IoT generator → Kafka ("readings")
                   ↓
        FastAPI inference service (aiokafka)
           • Isolation Forest scoring
           • Severity via score quantiles (low/medium/high)
           • Prometheus metrics (/metrics)
                   ↓
      Prometheus → Alert rules → Alertmanager → Slack
                   ↓
                        Grafana dashboards

Key tech

  • Kafka (Redpanda) for the stream (readings, optional anomalies topic).
  • FastAPI service scoring with Isolation Forest (scikit‑learn, joblib).
  • Prometheus metrics exposed by the service:
    anomaly_count_total{device_id,severity}, last_anomaly_score{device_id},
    inference_latency_seconds_bucket/_sum/_count, predictions_total,
    kafka_messages_consumed_total{topic}, kafka_errors_total.
  • Alerting: Prometheus rule (e.g., sum(increase(anomaly_count_total[5m])) > threshold) → AlertmanagerSlack (app webhook).
  • Grafana dashboard for anomalies, throughput, p95 latency, Kafka error %, top devices, and last scores.
  • Docker Compose for one‑command up; a topic-init job ensures topics exist before consumers start.

Results

  • Throughput: ~9–10 predictions/sec on my local run.
  • Latency: ~24–25 ms p95 inference latency.
  • Alerting: HighAnomalyRate fires under sustained spikes and delivers to Slack.
  • Reliability: Kafka error % at 0.00% during steady state.
  • Observability: Live panels for anomaly volume (5m), by‑severity trend, top noisy devices, and recent per‑device scores.

Key Findings

  • Observability from day 0 changes how you build ML services: latency histograms + rates make bottlenecks obvious.
  • Severity needs calibration: quantile‑based thresholds (e.g., p80/p95 of scores) give meaningful low/medium/high bands.
  • Alert tuning matters: use increase() over a window and sum across devices; start conservative to avoid Slack spam.
  • Streaming > polling for scale: Kafka decouples generation from scoring and handles backpressure cleanly.
  • Infra gotchas: correct Kafka advertised addresses and YAML indentation for Prometheus rules are common pitfalls—document them.

What I Solved

  • Turned a notebook model into a real‑time, observable microservice.
  • Built an end‑to‑end alerting loop (metrics → rule → Slack) operators can trust.
  • Packaged everything with Docker Compose so anyone can reproduce the system in minutes.
  • Shipped a Grafana dashboard and PromQL library that make the service explainable to SREs and PMs, not just ML engineers.

Conclusion

This project demonstrates practical MLOps readiness: streaming ingestion, low‑latency inference, first‑class metrics, actionable alerts, and clear dashboards.

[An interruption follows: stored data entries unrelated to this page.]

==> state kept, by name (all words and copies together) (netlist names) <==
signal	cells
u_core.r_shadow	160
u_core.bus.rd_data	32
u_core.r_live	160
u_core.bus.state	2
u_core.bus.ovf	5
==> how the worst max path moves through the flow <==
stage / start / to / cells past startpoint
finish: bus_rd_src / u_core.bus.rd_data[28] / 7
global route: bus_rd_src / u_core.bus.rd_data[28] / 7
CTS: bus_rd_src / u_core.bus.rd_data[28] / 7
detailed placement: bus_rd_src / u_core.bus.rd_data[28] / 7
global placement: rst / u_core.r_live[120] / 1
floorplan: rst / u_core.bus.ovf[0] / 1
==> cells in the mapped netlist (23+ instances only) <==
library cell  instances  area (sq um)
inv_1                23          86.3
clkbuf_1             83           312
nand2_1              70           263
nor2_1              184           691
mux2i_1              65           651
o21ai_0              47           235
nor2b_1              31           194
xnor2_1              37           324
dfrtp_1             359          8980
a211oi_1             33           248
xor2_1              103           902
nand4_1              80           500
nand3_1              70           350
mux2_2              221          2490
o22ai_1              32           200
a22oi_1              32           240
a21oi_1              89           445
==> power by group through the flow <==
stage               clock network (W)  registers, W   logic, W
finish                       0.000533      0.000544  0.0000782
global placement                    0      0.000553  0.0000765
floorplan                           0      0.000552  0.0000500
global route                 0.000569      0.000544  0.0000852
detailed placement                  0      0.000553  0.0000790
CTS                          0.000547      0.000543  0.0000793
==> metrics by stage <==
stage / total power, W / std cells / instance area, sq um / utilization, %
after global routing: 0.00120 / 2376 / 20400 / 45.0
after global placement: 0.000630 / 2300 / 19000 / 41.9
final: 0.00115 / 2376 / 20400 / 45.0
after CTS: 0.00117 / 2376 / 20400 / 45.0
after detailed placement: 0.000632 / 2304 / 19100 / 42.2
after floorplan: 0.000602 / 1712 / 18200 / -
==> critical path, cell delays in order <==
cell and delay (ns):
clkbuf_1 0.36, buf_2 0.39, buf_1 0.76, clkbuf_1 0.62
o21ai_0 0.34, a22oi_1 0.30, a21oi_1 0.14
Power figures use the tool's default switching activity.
<file path="src/rtl/scr_trigger_gen.sv">
// scr_trigger_gen: alternating forward/negative SCR trigger pulses, one per mains half-cycle, with forbid/busy/done status
module scr_trigger_gen #(
  parameter int ARM_TIME    = 50000,
  parameter int PULSE_WIDTH = 500,
  parameter int HALF_PERIOD = 500000
) (
  input  logic        i_clk_50m,
  input  logic        i_rst_n,
  input  logic        i_start,
  input  logic        i_stop,
  input  logic [15:0] i_cycles,
  output logic        o_pulse_forward,
  output logic        o_pulse_negative,
  output logic        o_forbid,
  output logic        o_busy,
  output logic        o_done,
  output logic [15:0] o_cycle_cnt
);
  typedef enum logic [1:0] {IDLE, ARM, FWD, NEG} state_t;
  localparam logic [19:0] ARM_LAST = 20'(ARM_TIME - 1);
  localparam logic [19:0] HP_LAST  = 20'(HALF_PERIOD - 1);
  localparam logic [19:0] PW       = 20'(PULSE_WIDTH);
  state_t      state_q;
  logic [19:0] timer_q, timer_d;
  logic [15:0] target_q, cnt_q, cnt_d;
  logic        pfwd_q, pneg_q, forbid_q, busy_q, done_q;
  logic        pulse_d, half_end, run_end;
  // next timer value, saturating pair count and end-of-half/end-of-run decodes
  always_comb begin
    timer_d  = timer_q + 20'd1;
    cnt_d    = (cnt_q == 16'hFFFF) ? cnt_q : cnt_q + 16'd1;
    pulse_d  = timer_d < PW;
    half_end = timer_q == HP_LAST;
    run_end  = (target_q != 16'd0) && (cnt_d == target_q);
  end
  // run sequencer; every output is a register so nothing combinational reaches the SCR drivers
  always_ff @(posedge i_clk_50m or negedge i_rst_n) begin
    if (!i_rst_n) begin
      state_q  <= IDLE;
      timer_q  <= '0;
      target_q <= '0;
      cnt_q    <= '0;
      pfwd_q   <= 1'b0;
      pneg_q   <= 1'b0;
      forbid_q <= 1'b1;
      busy_q   <= 1'b0;
      done_q   <= 1'b0;
    end else begin
      done_q <= 1'b0;
      if (state_q == IDLE) begin
        if (i_start && !i_stop) begin
          state_q  <= ARM;
          target_q <= i_cycles;
          cnt_q    <= '0;
          timer_q  <= '0;
          forbid_q <= 1'b0;
          busy_q   <= 1'b1;
        end
      end else if (i_stop) begin
        state_q  <= IDLE;
        timer_q  <= '0;
        pfwd_q   <= 1'b0;
        pneg_q   <= 1'b0;
        forbid_q <= 1'b1;
        busy_q   <= 1'b0;
      end else begin
        case (state_q)
          ARM: begin
            if (timer_q == ARM_LAST) begin
              state_q <= FWD;
              timer_q <= '0;
              pfwd_q  <= 1'b1;
            end else begin
              timer_q <= timer_d;
            end
          end
          FWD: begin
            if (half_end) begin
              state_q <= NEG;
              timer_q <= '0;
              pfwd_q  <= 1'b0;
              pneg_q  <= 1'b1;
            end else begin
              timer_q <= timer_d;
              pfwd_q  <= pulse_d;
            end
          end
          default: begin
            if (half_end) begin
              cnt_q   <= cnt_d;
              timer_q <= '0;
              pneg_q  <= 1'b0;
              if (run_end) begin
                state_q  <= IDLE;
                done_q   <= 1'b1;
                forbid_q <= 1'b1;
                busy_q   <= 1'b0;
              end else begin
                state_q <= FWD;
                pfwd_q  <= 1'b1;
              end
            end else begin
              timer_q <= timer_d;
              pneg_q  <= pulse_d;
            end
          end
        endcase
      end
    end
  end
  assign o_pulse_forward  = pfwd_q;
  assign o_pulse_negative = pneg_q;
  assign o_forbid         = forbid_q;
  assign o_busy           = busy_q;
  assign o_done           = done_q;
  assign o_cycle_cnt      = cnt_q;
endmodule

</file>
<file path="config.mk">
export PLATFORM = sky130hd
export DESIGN_NAME = scr_trigger_gen
export DESIGN_NICKNAME = d
export VERILOG_FILES = /design/src/rtl/scr_trigger_gen.sv
export SDC_FILE = /design/constraint.sdc
export NUM_CORES = 1
export LEC_CHECK = 0
export ABC_CLOCK_PERIOD_IN_PS = 3720
export CORE_MARGIN = 4
export CORE_UTILIZATION = 55
export DETAILED_ROUTE_END_ITERATION = 8
export PLACE_DENSITY_LB_ADDON = 0.3
export SETUP_SLACK_MARGIN = 0.15
export SLEW_MARGIN = 10
export SYNTH_ARGS = -nofsm -noshare
export SYNTH_HDL_FRONTEND = slang
export SYNTH_SLANG_ARGS = --single-unit
</file>
<file path="constraint.sdc">
create_clock -name i_clk_50m -period 3.72 [get_ports i_clk_50m]
set_input_delay 0.744 -clock i_clk_50m [delete_from_list [all_inputs] [get_ports i_clk_50m]]
set_output_delay 0.744 -clock i_clk_50m [all_outputs]
set_load 0.005 [all_outputs]
</file>
[src/rtl/axis_cmd_scheduler_pkg.sv]
`default_nettype none
// ============================================================================
// Module : axis_cmd_scheduler_pkg
// Desc   : Shared types/constants for the axis command scheduler.
//          STALE_ZERO_EN: stale slots send zero pulses instead of repeating.
// Rev    : 1.0
// ============================================================================
package axis_cmd_scheduler_pkg;

    typedef enum logic [1:0] {
        IDLE   = 2'd0,
        SETUP  = 2'd1,
        STROBE = 2'd2,
        GAP    = 2'd3
    } state_t;

    localparam int DIR_BIT      = 7;
    localparam int CNT_MSB      = 6;
    localparam int PERIOD_CNT_W = 15;

    // Command sent to an axis whose host update missed its slot.
    function automatic logic [7:0] stale_cmd(input logic [7:0] last_cmd);
`ifdef STALE_ZERO_EN
        return {last_cmd[DIR_BIT], {(CNT_MSB+1){1'b0}}};
`else
        return last_cmd;
`endif
    endfunction

endpackage
`default_nettype wire

[src/rtl/axis_cmd_scheduler_period_timer.sv]
`default_nettype none
// ============================================================================
// Module : axis_cmd_scheduler_period_timer
// Desc   : Free-running control-period counter with enable and period tick.
// Rev    : 1.0
// ============================================================================
module axis_cmd_scheduler_period_timer
    import axis_cmd_scheduler_pkg::*;
#(
    parameter int PERIOD_CYCLES = 20000
) (
    input  logic clk,
    input  logic rst_n,
    input  logic enable,
    output logic tick
);

    localparam logic [PERIOD_CNT_W-1:0] CNT_LAST = PERIOD_CNT_W'(PERIOD_CYCLES - 1);

    logic [PERIOD_CNT_W-1:0] count;

    always_ff @(posedge clk or negedge rst_n) begin
        if (!rst_n) begin
            count <= '0;
        end else if (enable) begin
            count <= (count == CNT_LAST) ? '0 : count + 1'b1;
        end
    end

    assign tick = enable && (count == CNT_LAST);

endmodule
`default_nettype wire

[src/rtl/axis_cmd_scheduler.sv]
`default_nettype none
// ============================================================================
// Module : axis_cmd_scheduler
// Desc   : Buffers one host command per axis and loads the generators over a
//          shared N bus once per period. Option macro: STALE_ZERO_EN.
// Rev    : 1.0
// ============================================================================
module axis_cmd_scheduler
    import axis_cmd_scheduler_pkg::*;
#(
    parameter int NAXIS         = 4,
    parameter int PERIOD_CYCLES = 20000,
    parameter int SETUP_CYCLES  = 2,
    parameter int WR_CYCLES     = 2
) (
    input  logic             clk,
    input  logic             rst_n,
    input  logic             enable,
    input  logic             host_wr,
    input  logic [2:0]       host_axis,
    input  logic [7:0]       host_data,
    input  logic             host_clr,
    input  logic [NAXIS-1:0] gen_busy,
    output logic [7:0]       n_bus,
    output logic [NAXIS-1:0] gen_wr,
    output logic             period_tick,
    output logic             seq_active,
    output logic [NAXIS-1:0] stale,
    output logic [NAXIS-1:0] overrun
);

    localparam logic [7:0] S_LAST  = 8'(SETUP_CYCLES - 1);
    localparam logic [7:0] W_LAST  = 8'(WR_CYCLES - 1);
    localparam logic [2:0] AX_LAST = 3'(NAXIS - 1);

    logic             tick;
    state_t           state, state_nxt;
    logic [2:0]       ax, ax_nxt;
    logic [7:0]       cyc, cyc_nxt;
    logic             load;
    logic [7:0]       shadow [NAXIS];
    logic [7:0]       last   [NAXIS];
    logic [NAXIS-1:0] pend;
    logic [NAXIS-1:0] hit, slot, wr_nxt;
    logic [7:0]       sel_shadow, sel_last;
    logic             sel_pend;

    axis_cmd_scheduler_period_timer #(
        .PERIOD_CYCLES(PERIOD_CYCLES)
    ) u_timer (
        .clk    (clk),
        .rst_n  (rst_n),
        .enable (enable),
        .tick   (tick)
    );

    assign period_tick = tick;
    assign seq_active  = (state != IDLE);

    // load marks the edge that enters SETUP for axis ax_nxt.
    always_comb begin
        state_nxt = state;
        ax_nxt    = ax;
        cyc_nxt   = cyc;
        load      = 1'b0;
        case (state)
            IDLE: begin
                if (tick) begin
                    state_nxt = SETUP;
                    ax_nxt    = 3'd0;
                    cyc_nxt   = 8'd0;
                    load      = 1'b1;
                end
            end
            SETUP: begin
                if (cyc == S_LAST) begin
                    state_nxt = STROBE;
                    cyc_nxt   = 8'd0;
                end else begin
                    cyc_nxt = cyc + 8'd1;
                end
            end
            STROBE: begin
                if (cyc == W_LAST) begin
                    state_nxt = GAP;
                    cyc_nxt   = 8'd0;
                end else begin
                    cyc_nxt = cyc + 8'd1;
                end
            end
            GAP: begin
                if (ax == AX_LAST) begin
                    state_nxt = IDLE;
                end else begin
                    state_nxt = SETUP;
                    ax_nxt    = ax + 3'd1;
                    load      = 1'b1;
                end
            end
            default: state_nxt = IDLE;
        endcase
    end

    always_comb begin
        sel_shadow = 8'd0;
        sel_last   = 8'd0;
        sel_pend   = 1'b0;
        hit        = '0;
        slot       = '0;
        wr_nxt     = '0;
        for (int i = 0; i < NAXIS; i++) begin
            hit[i]    = host_wr && (host_axis == 3'(i));
            slot[i]   = load && (ax_nxt == 3'(i));
            wr_nxt[i] = (state_nxt == STROBE) && (ax_nxt == 3'(i));
            if (ax_nxt == 3'(i)) begin
                sel_shadow = shadow[i];
                sel_last   = last[i];
                sel_pend   = pend[i];
            end
        end
    end

    always_ff @(posedge clk or negedge rst_n) begin
        if (!rst_n) begin
            state  <= IDLE;
            ax     <= 3'd0;
            cyc    <= 8'd0;
            n_bus  <= 8'd0;
            gen_wr <= '0;
        end else begin
            state  <= state_nxt;
            ax     <= ax_nxt;
            cyc    <= cyc_nxt;
            gen_wr <= wr_nxt;
            if (load) begin
                n_bus <= sel_pend ? sel_shadow : stale_cmd(sel_last);
            end
        end
    end

    // A host write in the slot's load cycle keeps pend set: it targets the next period.
    always_ff @(posedge clk or negedge rst_n) begin
        if (!rst_n) begin
            pend    <= '0;
            stale   <= '0;
            overrun <= '0;
            for (int i = 0; i < NAXIS; i++) begin
                shadow[i] <= 8'd0;
                last[i]   <= 8'd0;
            end
        end else begin
            for (int i = 0; i < NAXIS; i++) begin
                if (hit[i]) begin
                    shadow[i] <= host_data;
                end
                if (hit[i]) begin
                    pend[i] <= 1'b1;
                end else if (slot[i]) begin
                    pend[i] <= 1'b0;
                end
                if (slot[i]) begin
                    last[i] <= pend[i] ? shadow[i] : stale_cmd(last[i]);
                end
                if (slot[i] && !pend[i]) begin
                    stale[i] <= 1'b1;
                end else if (host_clr) begin
                    stale[i] <= 1'b0;
                end
                if (slot[i] && gen_busy[i]) begin
                    overrun[i] <= 1'b1;
                end else if (host_clr) begin
                    overrun[i] <= 1'b0;
                end
            end
        end
    end

    a_tick_only_in_idle: assert property (
        @(posedge clk) disable iff (!rst_n) tick |-> (state == IDLE)
    );

endmodule
`default_nettype wire

[config.mk]
export PLATFORM = sky130hd
export DESIGN_NAME = axis_cmd_scheduler
export DESIGN_NICKNAME = d
export VERILOG_FILES = /design/src/rtl/axis_cmd_scheduler_pkg.sv /design/src/rtl/axis_cmd_scheduler_period_timer.sv /design/src/rtl/axis_cmd_scheduler.sv
export SDC_FILE = /design/constraint.sdc
export NUM_CORES = 1
export LEC_CHECK = 0
export CAP_MARGIN = 20
export CORE_MARGIN = 4
export CORE_UTILIZATION = 54
export CTS_CLUSTER_SIZE = 28
export DETAILED_ROUTE_END_ITERATION = 8
export HOLD_SLACK_MARGIN = 0.08
export PLACE_DENSITY = 0.77
export SYNTH_ARGS = -nofsm -noshare
export SYNTH_HDL_FRONTEND = slang
export SYNTH_SLANG_ARGS = --single-unit
export TNS_END_PERCENT = 5
[constraint.sdc]
create_clock -name clk -period 2.4 [get_ports clk]
set_input_delay 0.36 -clock clk [delete_from_list [all_inputs] [get_ports clk]]
set_output_delay 0.36 -clock clk [all_outputs]
set_load 0.02 [all_outputs]
==> results of run 1 <==
-- through the flow --
step	power (mW)	area, sq um	instances
global placement	2.79	7060	762
CTS	5.35	7730	797
detailed placement	2.83	7060	762
floorplan	2.59	6210	568
global route	5.56	7910	810
finish	5.36	7910	810
-- worst max-delay path by stage --
stage          slack [ns]        to  depth (start not counted)             start
2_1_floorplan       0.008  n_bus[0]                         10  u_timer.count[0]
3_3_place_gp        -0.35  last[11]                          9            enable
3_5_place_dp        -0.43  last[29]                          9            enable
4_1_cts             -0.04  n_bus[0]                         10             ax[0]
5_1_grt             -0.16  last[29]                          9  u_timer.count[0]
6_report            -0.05  last[29]                          9  u_timer.count[0]
-- cells by family (layout without fill, tap and decap cells) --
family / count (synthesis) / count (layout) / synth area share
simple gates: 167 / 167 / 0.167
compound gates: 121 / 121 / 0.128
flops: 116 / 116 / 0.474
mux: 90 / 90 / 0.162
buf+inv: 55 / 157 / 0.0368
xor+xnor: 11 / 11 / 0.0157
fa+ha+maj: 8 / 8 / 0.0163
-- timing repair --
action                     4_1_cts  5_1_grt
pin swaps                        4        9
resized for setup               17       18
cloned                           0        1
setup buffers                    3       12
hold buffers                     1        0
setup endpoints to repair       42       44
hold endpoints to repair        29        0
-- synth_stat cells (all sizes together) --
cell      n
o21ai    51
a21boi    2
and3      8
a21bo     1
mux2     65
o21a      1
and4bb    2
a21o      5
and4      2
clkinv    1
nor2     21
clkbuf   27
o31ai     3
mux2i    25
nor2b     3
or3       3
or3b     34
nand4     8
a21oi     4
nor4b     1
xnor2     7
inv      20
nand2b    4
o211ai   34
dfrtp   116
o22ai     9
nor3b     2
nand3    43
a22o      8
nand2    29
xor2      4
ha        8
a31oi     2
and2      3
nor3      4
o311a     1
buf       7
-- final cells by class --
type,instances,share of cell area
Inverter,21,0.0111
Clock buffer,24,0.0622
Multi-Input combinational cell,397,0.401
Sequential cell,116,0.367
Tap cell,140,0.0222
Clock inverter,8,0.0125
Timing Repair Buffer,104,0.124
-- flip-flops by register name (all words and copies together), names as in the netlist --
register	flops
overrun	4
last	32
pend	4
n_bus	8
gen_wr	4
ax	3
stale	4
cyc	8
u_timer.count	15
state	2
shadow	32
-- routing by layer --
metal	share of wire	up-vias	track usage
li1	-	2269	-
met4	0.018	0	0.0871
met1	0.43	2424	0.311
met5	0	-	0
met2	0.50	165	0.385
met3	0.056	28	0.0603
-- where the power goes --
part	switching [mW]	internal, mW
Clock	0.884	1.63
Sequential	0.149	2.12
Combinational	0.240	0.339
Total	1.27	4.09
-- placed cells by master, fill, tap and decap left out, types with 7 or more instances in the layout --
cell	Yosys	final
sky130_fd_sc_hd__o22ai_1	9	9
sky130_fd_sc_hd__clkbuf_16	0	18
sky130_fd_sc_hd__xnor2_1	7	7
sky130_fd_sc_hd__inv_1	18	16
sky130_fd_sc_hd__buf_4	1	53
sky130_fd_sc_hd__nand3_1	43	42
sky130_fd_sc_hd__nand2_1	29	27
sky130_fd_sc_hd__mux2_2	65	64
sky130_fd_sc_hd__clkdlybuf4s50_1	0	39
sky130_fd_sc_hd__mux2i_1	24	17
sky130_fd_sc_hd__o21ai_0	51	49
sky130_fd_sc_hd__and3_1	8	8
sky130_fd_sc_hd__dfrtp_1	116	116
sky130_fd_sc_hd__or3b_2	34	32
sky130_fd_sc_hd__nor2_1	20	20
sky130_fd_sc_hd__o211ai_1	34	34
sky130_fd_sc_hd__a22o_1	8	8
-- worst max-delay path: stages (launching register included) --
cell and delay, ns:
sky130_fd_sc_hd__dfrtp_1 0.35, sky130_fd_sc_hd__ha_2 0.18, sky130_fd_sc_hd__nor3b_4 0.23, sky130_fd_sc_hd__nand4_4 0.18, sky130_fd_sc_hd__a21o_1 0.24, sky130_fd_sc_hd__o21a_1 0.24, sky130_fd_sc_hd__nor2_4 0.15, sky130_fd_sc_hd__buf_12 0.14
sky130_fd_sc_hd__nand4_4 0.23, sky130_fd_sc_hd__mux2_4 0.38
==> impl_results.html, run 1 <==
<table>
<tr><th>Metric</th><th>Value</th></tr>
<tr><th colspan="2">Run status</th></tr>
<tr><td>Run status</td><td>complete, but fails checks</td></tr>
<tr><td>Violations in the final reports</td><td>setup timing</td></tr>
<tr><th colspan="2">Clock tree</th></tr>
<tr><td>Maximum count of clock buffers along a single path</td><td>2</td></tr>
<tr><td>TritonCTS clock tree</td><td>yes</td></tr>
<tr><td>Clock Root Buffer</td><td>sky130_fd_sc_hd__clkbuf_16</td></tr>
<tr><td>Clock H-tree levels</td><td>4</td></tr>
<tr><td>Clock transition at the registers of the reported paths</td><td>0.05 ns</td></tr>
<tr><td>Clock latency reported for the late side of the worst-skew pair</td><td>0.42 ns</td></tr>
<tr><td>Num CTS Buffers</td><td>17</td></tr>
<tr><td>Number of sinks on the clock net</td><td>around 120</td></tr>
<tr><th colspan="2">Yosys</th></tr>
<tr><td>Area of the mapped netlist</td><td>6120 sq um</td></tr>
<tr><td>Post-synthesis sequential element count</td><td>116</td></tr>
<tr><td>Area contributors post-synth</td><td>sky130_fd_sc_hd__dfrtp_1 47%, sky130_fd_sc_hd__mux2_2 12%, sky130_fd_sc_hd__or3b_2 4.9%</td></tr>
<tr><td>Syn Nets</td><td>596</td></tr>
<tr><td>Top cell type's share of synthesized area</td><td>0.474</td></tr>
<tr><td>Post-synthesis cell type count</td><td>48</td></tr>
<tr><td>Synthesized area per cell</td><td>10.8 sq um</td></tr>
<tr><td>Post-synthesis cell type with the largest combined area</td><td>sky130_fd_sc_hd__dfrtp_1</td></tr>
<tr><td>Register area share after synthesis</td><td>0.474</td></tr>
<tr><td>Synthesized netlist cell count</td><td>between 500 and 600</td></tr>
<tr><td>Syn. warnings</td><td>0</td></tr>
<tr><th colspan="2">Detailed routing</th></tr>
<tr><td>Via density per instance</td><td>6.03</td></tr>
<tr><td>DRT Pass-1 Iters</td><td>5</td></tr>
<tr><td>Routed wire per std cell</td><td>19.2 microns</td></tr>
<tr><td>Via count</td><td>4,886</td></tr>
<tr><td>Remaining antenna violation count</td><td>0</td></tr>
<tr><td>First DRT Iteration DRCs</td><td>478</td></tr>
<tr><td>Drt total wl</td><td>15,600 microns</td></tr>
<tr><td>Residual DRC count</td><td>0</td></tr>
<tr><th colspan="2">Timing</th></tr>
<tr><td>Final period utilization</td><td>1.02</td></tr>
<tr><td>Count of pins over their slew limit</td><td>0</td></tr>
<tr><td>Final critical path time including I/O delays and setup</td><td>roughly 2.5 ns</td></tr>
<tr><td>Worst hold slack</td><td>between 0.4 and 0.5 ns</td></tr>
<tr><td>Number of failing setup endpoints in the final timing report</td><td>12</td></tr>
<tr><td>Unrepaired setup endpoints after global routing</td><td>true</td></tr>
<tr><td>Max Fclk</td><td>0.408 GHz</td></tr>
<tr><td>Setup TNS Final</td><td>-0.236 ns</td></tr>
<tr><td>Setup ws final</td><td>-0.0502 ns</td></tr>
<tr><td>Relative slew slack</td><td>0.730</td></tr>
<tr><td>Final hold violations</td><td>0</td></tr>
<tr><td>Worst Max-Slew Pin Slew</td><td>0.399 ns</td></tr>
<tr><td>Largest clock skew in the final design</td><td>0.00917 ns</td></tr>
<tr><th colspan="2">Worst hold path</th></tr>
<tr><td>Class of the most critical hold timing path</td><td>primary input to asynchronous set/reset pin</td></tr>
<tr><th colspan="2">Setup path</th></tr>
<tr><td>Slack of the worst reg-to-reg path</td><td>-0.05 ns</td></tr>
<tr><td>Critical path fanouts, max</td><td>8</td></tr>
<tr><td>Worst EP required</td><td>2.70 ns</td></tr>
<tr><td>Launch instance of the worst register-to-register path</td><td>u_timer.count[0]</td></tr>
<tr><td>Kind of start point of the critical path</td><td>flip-flop</td></tr>
<tr><td>Type of the worst setup path</td><td>flip-flop to flip-flop</td></tr>
<tr><td>Depth of the worst register-to-register path</td><td>9</td></tr>
<tr><td>Capture instance of the worst register-to-register path</td><td>last[29]</td></tr>
<tr><td>WP data arrival</td><td>~2.8 ns</td></tr>
<tr><td>CP endpoint kind</td><td>flip-flop</td></tr>
<tr><th colspan="2">Placement</th></tr>
<tr><td>Worst slack, placed</td><td>-0.432 ns</td></tr>
<tr><td>HPWL reported at the end of detailed placement</td><td>9470 microns</td></tr>
<tr><td>GPL Wtd Cong</td><td>roughly 0.83</td></tr>
<tr><td>Port Buffer Count</td><td>between 40 and 50</td></tr>
<tr><th colspan="2">Die</th></tr>
<tr><td>Overall die height</td><td>about 110 microns</td></tr>
<tr><td>Core Box Area</td><td>11,000 sq um</td></tr>
<tr><td>Number of rows created at floorplan</td><td>38</td></tr>
<tr><td>Initial core utilization</td><td>0.558</td></tr>
<tr><td>Number of ports placed on the die boundary</td><td>42</td></tr>
<tr><td>Horizontal die dimension</td><td>approximately 110 microns</td></tr>
<tr><td>Overall die area</td><td>13,100 sq um</td></tr>
<tr><th colspan="2">Run</th></tr>
<tr><td>Total of max-cap violations</td><td>0</td></tr>
<tr><th colspan="2">Layout</th></tr>
<tr><td>Area of all sequential standard cells</td><td>2900 sq um</td></tr>
<tr><td>Fillers</td><td>734</td></tr>
<tr><td>Share of layout cells above drive strength 1</td><td>0.340</td></tr>
<tr><td>Inserted Diodes</td><td>0</td></tr>
<tr><td>Final standard cell utilization of the core</td><td>0.720</td></tr>
<tr><td>Number of nets in the layout</td><td>685</td></tr>
<tr><td>Synth-to-Final Area Change</td><td>29.1%</td></tr>
<tr><td>Area of combinational cells with multiple inputs</td><td>roughly 3200 sq um</td></tr>
<tr><th colspan="2">Global routing</th></tr>
<tr><td>Maximum number of pins on one net before global-route repair</td><td>66</td></tr>
<tr><td>Overflow left after global routing</td><td>0</td></tr>
<tr><td>Via count of the first global-routing pass</td><td>4,745</td></tr>
<tr><td>Global-route wire length before repair</td><td>24,300 microns</td></tr>
<tr><td>Antenna violations before repair</td><td>0</td></tr>
<tr><td>Global Route Usage Sum</td><td>0.238</td></tr>
<tr><th colspan="2">Power</th></tr>
<tr><td>Power density normalized to cell area</td><td>678 nW/um^2</td></tr>
<tr><td>Maximum VDD drop</td><td>626 uV</td></tr>
<tr><td>Static leakage</td><td>3.34 nW</td></tr>
</table>
Note: power is estimated with default switching activity, not from simulation.
==> run 2, diff against run 1 <==
--- a/config.mk
+++ b/config.mk
@@ -7,11 +7,11 @@
 export LEC_CHECK = 0
 export CAP_MARGIN = 20
 export CORE_MARGIN = 4
-export CORE_UTILIZATION = 54
+export CORE_UTILIZATION = 59
 export CTS_CLUSTER_SIZE = 28
 export DETAILED_ROUTE_END_ITERATION = 8
 export HOLD_SLACK_MARGIN = 0.08
-export PLACE_DENSITY = 0.77
+export PLACE_DENSITY = 0.8
 export SYNTH_ARGS = -nofsm -noshare
 export SYNTH_HDL_FRONTEND = slang
 export SYNTH_SLANG_ARGS = --single-unit
==> constraint.sdc (replaced) <==
create_clock -name clk -period 2.62 [get_ports clk]
set_input_delay 0.393 -clock clk [delete_from_list [all_inputs] [get_ports clk]]
set_output_delay 0.393 -clock clk [all_outputs]
set_load 0.02 [all_outputs]
==> run 2 against run 1 <==
  * The run ends with DRC left
  * Critical endpoint is now n_bus[3]
  * Clock skew increased by 0.0015 ns
  * Routed wire length increased by 0.89%
  * Worst setup slack improved by 0.053 ns
  * Largest power group unchanged
  * Critical path depth increased by 1
  * Critical path type unchanged
  * Total power decreased by 7.5%
  * Final area decreased by 3.1%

It’s small enough to run locally yet architected like a production system—useful as a template for real deployments.

Future Improvements

  • Modeling: windowed features, autoencoder baseline, concept‑drift detection, periodic retraining.
  • Data/Contracts: schema registry (Avro/Protobuf), input validation, dead‑letter topic.
  • Ops: CI/CD with unit + integration tests, canary deploys, blue/green for the service.
  • Platform: Kubernetes (Prometheus Operator, Alertmanager, Grafana provisioning), Helm charts.
  • Observability+: OpenTelemetry traces, SLOs + burn‑rate alerts, per‑device alert routing, on‑call runbooks.
  • Security: TLS between components, secret management, RBAC on dashboards.